The vestibuloocular reflex of tadpoles (Xenopus laevis) after knock-down of the isthmus related transcription factor XTcf-4

Development of the amphibian vestibular organ is regulated by molecular and neuronal mechanisms and by environmental input. The molecular component includes inductive signals derived from neural tissue of the hindbrain and from the surrounding mesoderm. The integrity of hindbrain patterning, on the other hand, depends on instructive signals from the isthmus organizer of the midbrain including the transcription factor XTcf-4. If the development of the vestibular system depends on the integrity of the isthmus as organizing centre, suppression of isthmus maintenance should modify vestibular morphology and function. We tested this hypothesis by down-regulation of the transcription factor XTcf-4. 10 pMol XTcf-4-specific antisense morpholino oligonucleotide were injected in one blastomere of 2-cell stage embryos of Xenopus laevis.

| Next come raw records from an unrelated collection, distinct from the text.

### src/rtl/pipe_pkg.sv
// Shared pipeline definitions: forwarding-mux select codes and the
// destination-register metadata carried by each tracked pipeline slot.
package pipe_pkg;

  // Slot rd storage width; module-level register addresses are zero-extended into it.
  localparam int unsigned META_RD_W = 8;

  localparam logic [1:0] FWD_RF    = 2'b00;
  localparam logic [1:0] FWD_EXMEM = 2'b01;
  localparam logic [1:0] FWD_MEMWB = 2'b10;
  localparam logic [1:0] FWD_POST  = 2'b11;

  typedef struct packed {
    logic                 valid;
    logic [META_RD_W-1:0] rd;
    logic                 regwrite;
    logic                 memread;
  } dst_meta_t;

  // A slot produces a usable value for src; x0 is never forwarded.
  function automatic logic meta_match(input dst_meta_t m, input logic [META_RD_W-1:0] src);
    return m.valid && m.regwrite && (m.rd == src) && (m.rd != '0);
  endfunction

endpackage

### src/rtl/fwd_select.sv
// Nearest-first priority comparator for one source register against the
// EX/MEM/WB slots. FWD_WB_BYPASS_EN turns WB matches into the WB+1 select.
module fwd_select
  import pipe_pkg::*;
(
  input  logic [META_RD_W-1:0] src,
  input  dst_meta_t            ex,
  input  dst_meta_t            mem,
  input  dst_meta_t            wb,
  output logic [1:0]           sel_c
);

  // Priority select: EX producer beats MEM beats WB.
  always_comb begin
    sel_c = FWD_RF;
    if (meta_match(ex, src)) begin
      sel_c = FWD_EXMEM;
    end else if (meta_match(mem, src)) begin
      sel_c = FWD_MEMWB;
    end else if (meta_match(wb, src)) begin
`ifdef FWD_WB_BYPASS_EN
      sel_c = FWD_POST;
`else
      sel_c = FWD_RF;
`endif
    end
  end

endmodule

For reconstitution experiments, 500 pg mRNA of the repressing XTcf-4A isoform or the activating XTcf-4C isoform were co-injected. Over-expression experiments were included using the same isoforms. Otoconia formation and vestibular controlled behaviour such as the roll-induced vestibuloocular reflex (rVOR) and swimming were recorded two weeks later. In 50% of tadpoles, down-regulation of XTcf-4 induced (1) a depression of otoconia formation accompanied by a reduction of the rVOR, (2) abnormal tail development, and (3) loop swimming behaviour. (4) All effects were rescued by co-injection of XTcf-4C but not or only partially by XTcf-4A. (5) Over-expression of XTcf-4A caused similar morphological and rVOR modifications as XTcf-4 depletion while over-expression of XTcf-4C had no effect. Because XTcf-4C has been described as essential factor for isthmus development, we postulate that the isthmus is strongly involved in vestibular development.